• Chercheur à l'université: "Plus je gravis les échelons, moins je gagne!" - Le Post.fr

    Après une thèse de recherche fondamentale génétique, je suis actuellement en post-doctorat de recherche en biologie cellulaire. Avec ce post, je souhaite témoigner sur l'insertion (délicate) d'un jeune chercheur à l'université, histoire aussi de chasser certaines idées reçues... :

    "Plus j’avance dans ma carrière de chercheur fondamental, plus j’aperçois un fossé entre nous, le peuple des laboratoires, et vous, le grand public. J’en veux pour preuve les derniers articles parus dans Le Monde : "Malaise à l'université" et "Les soutiers de l'université", mais surtout les réactions suscitées.

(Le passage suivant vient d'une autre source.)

[config.mk]
export PLATFORM = sky130hd
export DESIGN_NAME = dsp_top
export DESIGN_NICKNAME = d
export VERILOG_FILES = /design/src/verilog/dsp_pkg.sv /design/src/verilog/dsp_ifs.sv /design/src/verilog/dsp_ctrl.sv /design/src/verilog/dsp_xaau.sv /design/src/verilog/dsp_ymem.sv /design/src/verilog/dsp_dau.sv /design/src/verilog/dsp_host_axil.sv /design/src/verilog/dsp_top.sv
export VERILOG_INCLUDE_DIRS = /design/src /design/src/verilog
export SDC_FILE = /design/constraint.sdc
export NUM_CORES = 2
export LEC_CHECK = 0
export BUFFER_PORTS_ARGS = -buffer_cell sky130_fd_sc_hd__buf_2
export CORE_ASPECT_RATIO = 1.25
export CORE_MARGIN = 2
export CORE_UTILIZATION = 55
export CTS_CLUSTER_SIZE = 14
export DETAILED_ROUTE_END_ITERATION = 7
export PLACE_DENSITY_LB_ADDON = 0.15
export SETUP_SLACK_MARGIN = 0.3
export SYNTH_ARGS = -nofsm -noshare
export SYNTH_HDL_FRONTEND = slang
export SYNTH_SLANG_ARGS = --single-unit
[constraint.sdc]
create_clock -name clk -period 19.5 [get_ports clk]
set_input_delay 5.85 -clock clk [delete_from_list [all_inputs] [get_ports clk]]
set_output_delay 5.85 -clock clk [all_outputs]
set_load 0.1 [all_outputs]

    La majorité des commentaires désagréables envers les (jeunes) docteurs sont basés sur une incompréhension profonde et une non connaissance de nos conditions de travail. Et c’est normal : tout le monde ne fait pas 8 ans d’étude à l’université et tous les parcours universitaires ne se ressemblent pas.

    Les problèmes rencontrés sont souvent "filières-spécifiques". Avec cette grande question : pourquoi ne pas avoir appris un métier utile ? Question que les non-chercheurs trouvent légitimes (si il n’y a pas de débouchés, pourquoi choisir cette voie) et qui fait bondir les jeunes docteurs sur leur chaise. Comme si j’avais volontairement sacrifié 12 ans de ma vie pour rien !

    Des Indiana Jones scientifiques...
    Alors pourquoi la recherche ? Je ne parlerai pas au nom de tous. Je ne donnerai que mon avis, celui d'un jeune docteur en biologie fondamentale, histoire de faire avancer la réflexion et les mentalités.